Born performers, the three form first as an a cappella act, playing at any local meeting, dance or pizza parlor that will have them. Ike and Tay begin to write songs. They set down some demos, light out for the annual South by Southwest music convention in Austin, Texas -- as a tight-knit family all the way, headed by Walker and his wife, Diana, along with sisters Jessica and Avery and toddler brother Mackie -- and start hounding any music exec who will listen.
Attorney Christopher Sabec falls for their intensely happy pop and takes them to Mercury (after several others passed), which then hooks the act up with some top-flight backing -- namely, Black Grape producer Steve Lironi and techno faves the Dust Brothers.
And "MMMBop" -- along with "Where's the Love," "Man From Milwaukee" and a handful of other favorites -- come to life. Pandemonium ensues.
"I don't think we have any control over that," Tay says of Hansonmania. "Every band in this position is going to get that sort of thing, and there's a whole lot of other groups that have gone through that same sort of reaction. We're one of many in a long history.
"And whatever happens, whether you're too cool or not cool enough or too old or too young, someone's not going to like what you do. That's just how it goes. We've just been very lucky."
TIME ON THEIR SIDE?
All of which prompts the question, how long can their luck last? Moms across America will attest to the rapid and fickle changes taking place with their 13-year-old girls. It's not at all unthinkable that by the turn of the century Hanson might be as washed up as Macaulay Culkin.
It's a thought that Tay and Ike seem to have considered fully.

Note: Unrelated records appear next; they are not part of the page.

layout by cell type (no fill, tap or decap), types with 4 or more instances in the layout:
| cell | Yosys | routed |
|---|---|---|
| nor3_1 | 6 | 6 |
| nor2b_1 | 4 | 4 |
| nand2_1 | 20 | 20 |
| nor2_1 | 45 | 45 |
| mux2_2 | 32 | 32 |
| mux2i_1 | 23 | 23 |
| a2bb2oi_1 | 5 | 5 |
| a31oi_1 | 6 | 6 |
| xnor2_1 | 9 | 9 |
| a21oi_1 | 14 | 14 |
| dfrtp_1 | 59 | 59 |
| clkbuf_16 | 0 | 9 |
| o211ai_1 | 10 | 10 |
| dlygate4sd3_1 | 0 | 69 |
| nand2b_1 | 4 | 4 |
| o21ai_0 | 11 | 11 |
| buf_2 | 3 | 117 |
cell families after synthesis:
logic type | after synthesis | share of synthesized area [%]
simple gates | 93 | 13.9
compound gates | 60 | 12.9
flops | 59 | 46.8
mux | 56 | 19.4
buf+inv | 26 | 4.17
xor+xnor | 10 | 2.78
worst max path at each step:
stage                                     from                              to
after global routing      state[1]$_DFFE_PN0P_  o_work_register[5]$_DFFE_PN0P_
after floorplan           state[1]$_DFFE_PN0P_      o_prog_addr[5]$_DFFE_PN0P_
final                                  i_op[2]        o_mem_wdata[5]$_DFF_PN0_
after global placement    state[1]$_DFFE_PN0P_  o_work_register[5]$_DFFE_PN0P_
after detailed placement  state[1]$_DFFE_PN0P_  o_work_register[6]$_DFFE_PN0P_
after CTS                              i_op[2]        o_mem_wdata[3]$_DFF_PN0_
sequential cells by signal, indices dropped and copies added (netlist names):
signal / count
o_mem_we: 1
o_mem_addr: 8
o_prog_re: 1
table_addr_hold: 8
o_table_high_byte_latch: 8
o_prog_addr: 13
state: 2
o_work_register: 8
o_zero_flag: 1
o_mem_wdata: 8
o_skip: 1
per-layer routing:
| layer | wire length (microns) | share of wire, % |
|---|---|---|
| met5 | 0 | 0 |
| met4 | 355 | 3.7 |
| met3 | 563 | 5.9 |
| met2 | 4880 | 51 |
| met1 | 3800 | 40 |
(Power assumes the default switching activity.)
**config.mk**
```make
export PLATFORM = sky130hd
export DESIGN_NAME = usfr_top
export DESIGN_NICKNAME = d
export VERILOG_FILES = /design/src/inc/usfr_pkg.sv /design/src/inc/usfr_q_if.sv /design/src/rtl/usfr_fifo.sv /design/src/rtl/usfr_rst_sync.sv /design/src/rtl/usfr_top.sv
export SDC_FILE = /design/constraint.sdc
export NUM_CORES = 1
export LEC_CHECK = 0
export BUFFER_PORTS_ARGS = -buffer_cell sky130_fd_sc_hd__buf_4
export CAP_MARGIN = 20
export CORE_ASPECT_RATIO = 1.25
export CORE_MARGIN = 1
export CORE_UTILIZATION = 55
export DETAILED_ROUTE_END_ITERATION = 8
export GPL_TIMING_DRIVEN = 0
export PLACE_DENSITY = 0.76
export REMOVE_ABC_BUFFERS = 1
export SYNTH_ARGS = -nofsm -noshare
export SYNTH_HDL_FRONTEND = slang
export SYNTH_HIERARCHICAL = 1
export SYNTH_SLANG_ARGS = --single-unit
```
**constraint.sdc**
```tcl
create_clock -name pclk -period 4.1 [get_ports pclk]
set_clock_uncertainty 0.1 [all_clocks]
set_input_delay 0.82 -clock pclk [delete_from_list [all_inputs] [get_ports pclk]]
set_output_delay 0.82 -clock pclk [all_outputs]
set_load 0.01 [all_outputs]
```
--- src/design/scsc_pkg.sv ---
// Package for the load-adaptive current and stall control block.
// Assumes a single 40 MHz chip clock and a plain parallel register port.
package scsc_pkg;
  localparam logic [6:0]  SMART_CURRENT_CONFIG_ADDR   = 7'h39;
  localparam logic [6:0]  CONSTANT_SPEED_CONTROL_ADDR = 7'h3A;
  localparam logic [31:0] SMART_CURRENT_CONFIG_MASK   = 32'h017F_EF6F;
  localparam logic [31:0] CONSTANT_SPEED_CONTROL_MASK = 32'h00FF_03FF;
  localparam logic [31:0] REG_RESET_VALUE             = 32'h0000_0000;
  localparam int SFILT_POS  = 24;
  localparam int SGT_LSB    = 16;
  localparam int SEIMIN_POS = 15;
  localparam int SEDN_LSB   = 13;
  localparam int SEMAX_LSB  = 8;
  localparam int SEUP_LSB   = 5;
  localparam int SEMIN_LSB  = 0;
  localparam int STALL_ONTIME_LSB = 16;
  localparam int ONTIME_LIMIT_LSB = 0;
  localparam logic [1:0]  STEPS_PER_FILTER = 2'h3;
  localparam logic [9:0]  LOAD_SCALE_SHIFT = 10'h005;
  localparam logic [12:0] STALL_ONTIME_SCALE_SHIFT = 13'h0004;
  localparam logic [12:0] ONTIME_COUNT_MAX = 13'h1FFF;
  localparam logic [5:0]  BLANK_CODE0 = 6'h10;
  localparam logic [5:0]  BLANK_CODE1 = 6'h18;
  localparam logic [5:0]  BLANK_CODE2 = 6'h24;
  localparam logic [5:0]  BLANK_CODE3 = 6'h36;
  localparam logic [5:0]  DOWN_EVERY0 = 6'h20;
  localparam logic [5:0]  DOWN_EVERY1 = 6'h08;
  localparam logic [5:0]  DOWN_EVERY2 = 6'h02;
  localparam logic [5:0]  DOWN_EVERY3 = 6'h01;

  typedef struct packed {
    logic       sfilt;
    logic [6:0] sgt;
    logic       seimin;
    logic [1:0] sedn;
    logic [3:0] semax;
    logic [1:0] seup;
    logic [3:0] semin;
  } scsc_cool_type;

  typedef struct packed {
    logic [7:0] stall_ontime;
    logic [9:0] ontime_limit;
  } scsc_dc_type;
endpackage

--- src/design/scsc_top.sv ---
// Load-adaptive motor current regulation and constant-speed stall control.
// Assumes load values, full-step pulses and PWM on-time come from same-clock logic.
`timescale 1ns/1ps
module scsc_top (
  input  wire logic        MCLK,
  input  wire logic        RESET,
  input  wire logic [6:0]  REG_ADDR,
  input  wire logic        REG_WR,
  input  wire logic [31:0] REG_WDATA,
  output logic      [31:0] REG_RDATA,
  input  wire logic [9:0]  LOAD_VALUE,
  input  wire logic        LOAD_VALID,
  input  wire logic        FULL_STEP,
  input  wire logic [4:0]  RUN_CURRENT,
  input  wire logic [1:0]  BLANK_SEL,
  input  wire logic        CONST_SPEED,
  input  wire logic        PWM_ON,
  output logic      [9:0]  LOAD_RESULT,
  output logic      [6:0]  STALL_THRESHOLD,
  output logic      [4:0]  ACTUAL_CURRENT,
  output logic      [5:0]  BLANK_CLOCKS,
  output logic             ONTIME_CAP,
  output logic             STEP_LOSS
);
  logic [31:0]           cool_ff;
  logic [31:0]           dc_ff;
  logic [31:0]           rdata_ff;
  scsc_pkg::scsc_cool_type cool;
  scsc_pkg::scsc_dc_type   dc;
  logic [1:0]            fstep_cnt_ff;
  logic [9:0]            load_ff;
  logic                  meas_ff;
  logic [4:0]            cur_ff;
  logic [5:0]            dn_cnt_ff;
  logic [12:0]           on_cnt_ff;
  logic                  cap_ff;
  logic                  loss_ff;
  logic [4:0]            min_cur;
  logic [9:0]            low_thr;
  logic [9:0]            high_thr;
  logic [6:0]            up_sum;
  logic [5:0]            dn_every;
  logic [12:0]           limit_clk;
  logic [12:0]           stall_clk;
  logic [5:0]            blank_clk;

  function automatic logic [5:0] blank_decode(input logic [1:0] code);
    case (code)
      2'h0:    blank_decode = scsc_pkg::BLANK_CODE0;
      2'h1:    blank_decode = scsc_pkg::BLANK_CODE1;
      2'h2:    blank_decode = scsc_pkg::BLANK_CODE2;
      default: blank_decode = scsc_pkg::BLANK_CODE3;
    endcase
  endfunction

  function automatic logic [5:0] down_decode(input logic [1:0] code);
    case (code)
      2'h0:    down_decode = scsc_pkg::DOWN_EVERY0;
      2'h1:    down_decode = scsc_pkg::DOWN_EVERY1;
      2'h2:    down_decode = scsc_pkg::DOWN_EVERY2;
      default: down_decode = scsc_pkg::DOWN_EVERY3;
    endcase
  endfunction

  // Register writes keep only defined field bits.
  always_ff @(posedge MCLK) begin
    if (RESET) begin
      cool_ff <= scsc_pkg::REG_RESET_VALUE;
      dc_ff   <= scsc_pkg::REG_RESET_VALUE;
    end else if (REG_WR) begin
      if (REG_ADDR == scsc_pkg::SMART_CURRENT_CONFIG_ADDR) begin
        cool_ff <= REG_WDATA & scsc_pkg::SMART_CURRENT_CONFIG_MASK;
      end
      if (REG_ADDR == scsc_pkg::CONSTANT_SPEED_CONTROL_ADDR) begin
        dc_ff <= REG_WDATA & scsc_pkg::CONSTANT_SPEED_CONTROL_MASK;
      end
    end
  end

  // Read data is registered one cycle after the address; unmapped reads return zero.
  always_ff @(posedge MCLK) begin
    if (RESET) begin
      rdata_ff <= scsc_pkg::REG_RESET_VALUE;
    end else if (REG_ADDR == scsc_pkg::SMART_CURRENT_CONFIG_ADDR) begin
      rdata_ff <= cool_ff;
    end else if (REG_ADDR == scsc_pkg::CONSTANT_SPEED_CONTROL_ADDR) begin
      rdata_ff <= dc_ff;
    end else begin
      rdata_ff <= scsc_pkg::REG_RESET_VALUE;
    end
  end

  always_comb begin
    cool.sfilt  = cool_ff[scsc_pkg::SFILT_POS];
    cool.sgt    = cool_ff[scsc_pkg::SGT_LSB +: 7];
    cool.seimin = cool_ff[scsc_pkg::SEIMIN_POS];
    cool.sedn   = cool_ff[scsc_pkg::SEDN_LSB +: 2];
    cool.semax  = cool_ff[scsc_pkg::SEMAX_LSB +: 4];
    cool.seup   = cool_ff[scsc_pkg::SEUP_LSB +: 2];
    cool.semin  = cool_ff[scsc_pkg::SEMIN_LSB +: 4];
    dc.stall_ontime = dc_ff[scsc_pkg::STALL_ONTIME_LSB +: 8];
    dc.ontime_limit = dc_ff[scsc_pkg::ONTIME_LIMIT_LSB +: 10];
  end

  // Filtered mode takes the latest load value only on every fourth full step.
  always_ff @(posedge MCLK) begin
    if (RESET) begin
      fstep_cnt_ff <= 2'h0;
    end else if (FULL_STEP) begin
      fstep_cnt_ff <= fstep_cnt_ff + 2'h1;
    end
  end

  always_ff @(posedge MCLK) begin
    if (RESET) begin
      load_ff <= 10'h000;
      meas_ff <= 1'b0;
    end else if (cool.sfilt) begin
      meas_ff <= FULL_STEP && (fstep_cnt_ff == scsc_pkg::STEPS_PER_FILTER);
      if (FULL_STEP && (fstep_cnt_ff == scsc_pkg::STEPS_PER_FILTER)) begin
        load_ff <= LOAD_VALUE;
      end
    end else begin
      meas_ff <= LOAD_VALID;
      if (LOAD_VALID) begin
        load_ff <= LOAD_VALUE;
      end
    end
  end

  always_comb begin
    min_cur   = cool.seimin ? (RUN_CURRENT >> 2) : (RUN_CURRENT >> 1);
    low_thr   = {6'h00, cool.semin} << scsc_pkg::LOAD_SCALE_SHIFT;
    high_thr  = ({6'h00, cool.semin} + {6'h00, cool.semax} + 10'h001)
                << scsc_pkg::LOAD_SCALE_SHIFT;
    up_sum    = {2'h0, cur_ff} + (7'h01 << cool.seup);
    dn_every  = down_decode(cool.sedn);
    blank_clk = blank_decode(BLANK_SEL);
  end

  // Current regulation; a zero low threshold pins the current to the run current.
  always_ff @(posedge MCLK) begin
    if (RESET) begin
      cur_ff    <= 5'h00;
      dn_cnt_ff <= 6'h00;
    end else if (cool.semin == 4'h0) begin
      cur_ff    <= RUN_CURRENT;
      dn_cnt_ff <= 6'h00;
    end else if (cur_ff > RUN_CURRENT) begin
      cur_ff <= RUN_CURRENT;
    end else if (cur_ff < min_cur) begin
      cur_ff <= min_cur;
    end else if (meas_ff) begin
      if (load_ff < low_thr) begin
        cur_ff    <= (up_sum > {2'h0, RUN_CURRENT}) ? RUN_CURRENT : up_sum[4:0];
        dn_cnt_ff <= 6'h00;
      end else if (load_ff >= high_thr) begin
        if (dn_cnt_ff + 6'h01 >= dn_every) begin
          dn_cnt_ff <= 6'h00;
          if (cur_ff > min_cur) begin
            cur_ff <= cur_ff - 5'h01;
          end
        end else begin
          dn_cnt_ff <= dn_cnt_ff + 6'h01;
        end
      end
    end
  end

  // The commutation limit never falls below the comparator blank time.
  always_comb begin
    limit_clk = ({3'h0, dc.ontime_limit} > {7'h00, blank_clk}) ?
                {3'h0, dc.ontime_limit} : {7'h00, blank_clk};
    stall_clk = {5'h00, dc.stall_ontime} << scsc_pkg::STALL_ONTIME_SCALE_SHIFT;
  end

  always_ff @(posedge MCLK) begin
    if (RESET) begin
      on_cnt_ff <= 13'h0000;
    end else if (!(CONST_SPEED && PWM_ON)) begin
      on_cnt_ff <= 13'h0000;
    end else if (on_cnt_ff != scsc_pkg::ONTIME_COUNT_MAX) begin
      on_cnt_ff <= on_cnt_ff + 13'h0001;
    end
  end

  always_ff @(posedge MCLK) begin
    if (RESET) begin
      cap_ff  <= 1'b0;
      loss_ff <= 1'b0;
    end else begin
      cap_ff  <= CONST_SPEED && PWM_ON && (on_cnt_ff + 13'h0001 == limit_clk);
      loss_ff <= CONST_SPEED && PWM_ON && (dc.stall_ontime != 8'h00) &&
                 (on_cnt_ff >= stall_clk);
    end
  end

  assign REG_RDATA       = rdata_ff;
  assign LOAD_RESULT     = load_ff;
  assign STALL_THRESHOLD = cool.sgt;
  assign ACTUAL_CURRENT  = cur_ff;
  assign BLANK_CLOCKS    = blank_clk;
  assign ONTIME_CAP      = cap_ff;
  assign STEP_LOSS       = loss_ff;
endmodule

--- config.mk ---
export PLATFORM = sky130hd
export DESIGN_NAME = scsc_top
export DESIGN_NICKNAME = d
export VERILOG_FILES = /design/src/design/scsc_pkg.sv /design/src/design/scsc_top.sv
export SDC_FILE = /design/constraint.sdc
export NUM_CORES = 1
export LEC_CHECK = 0
export ABC_AREA = 0
export BUFFER_PORTS_ARGS = -buffer_cell sky130_fd_sc_hd__buf_2
export CORE_AREA = 8 8 129 101
export DETAILED_ROUTE_END_ITERATION = 12
export DIE_AREA = 0 0 137 109
export PLACE_DENSITY = 0.79
export SLEW_MARGIN = 10
export SYNTH_ARGS = -nofsm -noshare
export SYNTH_HDL_FRONTEND = slang
export SYNTH_SLANG_ARGS = --single-unit
--- constraint.sdc ---
create_clock -name MCLK -period 4.1 [get_ports MCLK]
set_clock_uncertainty 0.2 [all_clocks]
set_input_delay 0.82 -clock MCLK [delete_from_list [all_inputs] [get_ports MCLK]]
set_output_delay 0.82 -clock MCLK [all_outputs]
set_load 0.01 [all_outputs]
### Word level (Yosys, flattened, before mapping)

Index checks and enable logic that the tools add are counted.
Widths: inputs -> output; s select.

* register bits after elaboration: 110
* input bits: 63
* output and inout port bits: 62
* logic and storage cells: 90

* $add $sub $neg: 7
* magnitude comparators: 9
* eq/ne operators: 10
* shift-type cells: 1
* muxes and demuxes: 22
* bitwise logic cells: 4
* reductions and logical operators: 24

Operators with widths (number)
* $mux 5: 9
* $mux 10: 4
* $pmux 6 s3: 2
* $mux 25: 1
* $mux 24: 1
* $mux 6: 3
* $reduce_bool 5->1: 3
* $eq 7x6->1 const B: 2
* $add 13x1->13 const B: 1
* $eq 13x10->1: 1
* $ge 13x12->1: 1
* $ne 13x13->1 const B: 1
* $ge 10x10->1: 1
* $gt 10x6->1: 1
* $lt 10x9->1: 1
* $reduce_and 4->1: 2
* $reduce_bool 8->1: 1
* $add 5x7->7: 1
* $gt 7x5->1: 1
* $shl 1x2->7 const A: 1
* $add 6x1->6 const B: 1
* $eq 2x2->1 const B: 3
* $ge 6x6->1: 1
* $reduce_and 2->1: 3
* 19 further kinds: 31

### Depth between registers and ports, before layout

* depth after elaboration: 10
* gate-level depth with buffers: 15
* gate-level depth less buffers: 15

### Least setup slack after synthesis

Ideal clock, no wire load.

* path type: flip-flop to flip-flop
* from: register cool_ff[5]
* to: register cur_ff[3], in the netlist ACTUAL_CURRENT[3]
* arrival: 2876 ps
* required time: 3809 ps
* path slack: 934 ps
* stages on the path, launching flop included: 16
* path buffers: 0
* clock period less this slack: 3166 ps
* path through: dfxtp_1 -> nor2_1 -> ha_1 -> fa_1 -> a21oi_1 -> nor2_1 -> nor2_1 -> xnor2_1 -> ha_1 -> o21a_1 -> o22ai_1 -> a21oi_1 -> a21oi_2 -> mux2i_1 -> or2_2 -> a311oi_1

* cells in the longest elaborated chain, start to end: 9

RTL lines
* start, declared: line scsc_top.sv:25 `logic [31:0] cool_ff;`
* start signal, assigned: line scsc_top.sv:68 `cool_ff <= scsc_pkg::REG_RESET_VALUE;`
* start signal, assigned: line scsc_top.sv:72 `cool_ff <= REG_WDATA & scsc_pkg::SMART_CURRENT_CONFIG_MASK;`
* $shl 1x2->7 *: line scsc_top.sv:136 `up_sum = {2'h0, cur_ff} + (7'h01 << cool.seup);`
* $add 5x7->7 *: line scsc_top.sv:136
* $gt 7x5->1: line scsc_top.sv:155 `cur_ff <= (up_sum > {2'h0, RUN_CURRENT}) ? RUN_CURRENT : up_sum[4:0];`
* $mux 5 *: line scsc_top.sv:155
* $mux 5 *: line scsc_top.sv:154 `if (load_ff < low_thr) begin`
* $mux 5 *: line scsc_top.sv:153 `end else if (meas_ff) begin`
* $mux 5 *: line scsc_top.sv:151 `end else if (cur_ff < min_cur) begin`
* $mux 5 *: line scsc_top.sv:149 `end else if (cur_ff > RUN_CURRENT) begin`
* $mux 5 *: line scsc_top.sv:146 `end else if (cool.semin == 4'h0) begin`
* end signal, assigned: line scsc_top.sv:152 `cur_ff <= min_cur;`
* end signal, assigned: line scsc_top.sv:155
* end signal, assigned: line scsc_top.sv:161 `cur_ff <= cur_ff - 5'h01;`
* end, declared: line scsc_top.sv:33 `logic [4:0] cur_ff;`

Every way passes the cells marked *; elsewhere a longest branch is shown, timed or not. The select of a mux whose other input is x is not followed.
A chain may end at the register's enable or synchronous reset.

### Final worst setup path

* from: register cool_ff[0]
* to: register cur_ff[2], in the netlist ACTUAL_CURRENT[2]

* cells in the longest elaborated chain, start to end: 6
* elaborated cells on any way between the ends: 15
* those cells by class: add/sub: 2; order compare: 2; mux: 5; reduce/logical: 6

RTL lines
* branches (longest 6 deep; another with $ge 10x10->1)

Several ways; the timed one is not identified. The select of a mux whose other input is x is not followed.

==> qor.txt <==
Slew Limit Fails - 0
ANT nets after route - 0
Worst Hold Depth - 2
core area - 0.0111 mm2
Primary FF master, synth - dfxtp_1
setup violators final - 0
post-DR vias/cell - 5.57
cell leakage power - 3.11 nW
TNS Setup - 0 ns
Startpoint Class - flip-flop
layout overhead on the synthesized area - 14.6%
vias in the first global route - 5145
period utilization - 88.6%
Reg2Reg Depth - 11
worst path arrival time - 3.72 ns
root buffer cell - clkbuf_16
WHS Endpoint - cool_ff[11]
initial antenna violation count - 0
Worst EP required - 4.19 ns
CTS clock-pin slew for the worst setup and hold paths - 0.07 ns
max-cap viol count - 0
CTS sink count - 102
chip width - 137 um
Util after Layout - 60.6%
vias post-DR - 5100
WL/cell - 16.7 um
Clock Latency Late Sink - 0.35 ns
mapped cell area - 0.00590 mm2
Rows - 34
worst-margin pin slew - 0.883 ns
CTS H-tree lvls - 3
Initial Util - 52.9%
HPWL after detailed placement - 11800 um
unrepaired setup endpoints after global routing - no
Routed WL - 15300 um
Initial DRT Pass Iterations - 5
Peak Freq - 275 MHz
io pins - 125
ys async rst share - 0%
total global routing overflow - 0
fraction of layout instances using a drive strength above 1 - 20.1%
Worst IR Drop VDD - 0.204 mV
DIE AREA - 0.0149 mm2
largest net degree at the start of global routing - 58
post-synthesis sequential area ratio - 34.6%
Worst Setup Path Type - flip-flop to flip-flop
clock tree buffer depth - 2
clock period minus worst slack - 3.63 ns
reg2reg end - ACTUAL_CURRENT[2]
port bufs - 107
largest area contributor in the synthesized netlist - dfxtp_1
Hold Fails Final Rpt - 0
Slew HR - 41.1%
status - finished, final reports clean
class of the worst hold path - flip-flop to flip-flop
Setup Fix Bufs, Post-CTS - 0
R2R Path Start - cool_ff[0]
Mapped Avg Cell Area - 8.70 um2
share of the synthesized area in the top cell type - 34.6%
Final GP Congestion - 0.920
Seq cells post-synth - 102
# diodes - 0
FF-to-FF setup slack - 0.47 ns
Tot GR Track Use - 20.6%
Hold Startpoint - cool_ff[11]
Synth cell types - 69
Syn Inst Count - 678
DRC - 0
largest cells by area after synthesis - dfxtp_1, ha_1, mux2i_1
number of gates resized after cts - 0
Layout Nets - 882
# hold bufs at CTS - 0
DRT iter0 DRCs - 261
number of flops mapped to enable cells by yosys - 0
Synth Warn # - 0
PwrDens - 308 mW/mm2
Crit Path Max Fanout - 8
Die Span Y - 109 um
CTS buffer count - 9
CTS tree - built
first-pass GRT wire length - 24600 um
CP startpoint - cool_ff[0]
endpoint class of the critical path - flip-flop
worst max path at each step:
| stage | end | cells after the start |
|---|---|---|
| floorplan | ACTUAL_CURRENT[3] | 15 |
| global placement | ACTUAL_CURRENT[3] | 15 |
| detailed placement | ACTUAL_CURRENT[3] | 15 |
| CTS | ACTUAL_CURRENT[4] | 15 |
| global route | ACTUAL_CURRENT[4] | 13 |
| finish | ACTUAL_CURRENT[2] | 11 |
metal layers:
metal / vias to the layer above / track usage [%] / part of all wire, %
met4: 0 / 7.73 / 2.2
li1: 2513 / - / -
met2: 193 / 33.8 / 46
met1: 2368 / 25.9 / 44
met5: - / 0 / 0
met3: 26 / 4.79 / 8.1
critical path, cell delays in order (launching register included):
cell and delay [ns]:
dfxtp_1 0.46, inv_1 0.08, ha_1 0.23, fa_1 0.45, ha_1 0.31, nor4bb_1 0.15
a221oi_1 0.31, o21ai_0 0.23, a32oi_1 0.35, nand3_1 0.35, o221ai_1 0.29, a22o_1 0.16
synth_stat cells, drive strengths merged, types with 6 or more instances:
library cell / n
nor2b: 7
clkbuf: 18
o21ai: 15
a21oi: 52
dfxtp: 102
nor3: 13
buf: 28
a21o: 6
nor2: 70
and2: 14
nand3: 15
mux2i: 39
a22o: 16
nand2b: 9
nand2: 62
xnor2: 21
xor2: 15
inv: 43
ha: 50
per-stage QoR:
stage	instance area, um2	hold slack, ns	std cells	power [mW]	setup slack (ns)
2_1_floorplan	5930	0.248	686	1.20	0.934
3_3_place_gp	6460	0.258	900	1.26	0.643
3_5_place_dp	6460	0.264	900	1.27	0.550
4_1_cts	6750	0.273	916	2.10	0.525
5_1_grt	6760	0.304	916	2.17	0.175
6_report	6760	0.271	916	2.08	0.469
state kept, by name (all words and copies together) (netlist names), 2 cells and up:
register        count
cool_ff            21
LOAD_RESULT        10
fstep_cnt_ff        2
dn_cnt_ff           6
ACTUAL_CURRENT      5
dc_ff              18
REG_RDATA          24
on_cnt_ff          13
power by group:
part / internal, mW / leakage, nW / total (mW) / switching, mW
Sequential: 1.00 / 0.826 / 1.02 / 0.0194
Clock: 0.438 / 0.138 / 0.830 / 0.392
Combinational: 0.0998 / 2.15 / 0.231 / 0.131
area by class of cell:
| cell class | instances | area, um2 |
|---|---|---|
| fillers | 961 | 4390 |
| multi-input cells | 495 | 3480 |
| flip-flops and latches | 102 | 2040 |
| repair buffers | 116 | 603 |
| clock buffers | 10 | 239 |
| well taps | 144 | 180 |
| inverters | 43 | 161 |
| clock inverters | 6 | 52.6 |
kinds of logic (layout without fill, tap and decap cells):
family                     count (synthesis)  after routing  share of synthesized area [%]
AOI/OAI and AO/OA                        133            133                           15.8
xor gates and xnor gates                  36             36                           5.47
adders and majority gates                 52             52                           11.3
buffers and inverters                     89            175                           7.13
DFF                                      102            102                           34.6
muxes                                     40             40                           6.81
other                                      1              9                         0.0636
and+or+nand+nor                          225            225                           18.8
layout by cell type, fill, tap and decap left out, drive strengths merged, types with 3 or more instances in the layout:
master	count
buf	116
dfxtp	102
nor2	70
nand2	62
a21oi	52
ha	50
inv	46
mux2i	39
xnor2	21
a22o	16
xor2	15
o21ai	15
nand3	15
and2	14
nor3	13
clkbuf	10
nand2b	9
conb	9
nor2b	7
a21o	6
o21a	5
nand4	5
a31oi	5
nor4	5
or3	5
a2111oi	5
or2	4
and3	4
nand4b	3
o22ai	3
a311oi	3
o221ai	3
No activity file was read; power rests on OpenSTA's default activity.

"What we do will have to evolve," Tay says, noting how a recent visit to Berry Gordy's Hitsville U.S.A., the birthplace of Motown, has inspired him. "You'll see Hanson expand. I would say the ideal situation for us would be to grow as writers and producers. People always say, 'I want to be a producer,' but as far as moving forward, we very much want to be more involved in the production side of things.
"It will always have that Hanson mark, whatever that is. And I think we're grounded enough to keep ourselves focused on the music and not get carried away by other things, like fame."
As for the music itself, Ike is thinking even more grandly. "Sometimes people focus too much on the image when you wish they wouldn't, because images are fleeting. It's the music that matters . . . and I think that a musical evolution is natural. I hate to even make this comparison, but look at the Beatles. Look at what they started out as, this long-haired pop band, and then just a few years later they were doing 'Rubber Soul.' "
"Rubber Soul"? Hanson? Even the most adoring fans -- those who know what "Rubber Soul" is, that is -- might chortle a bit over that one.
"You never know. It could happen," Ike says -- with what sounds like a very big grin on his face.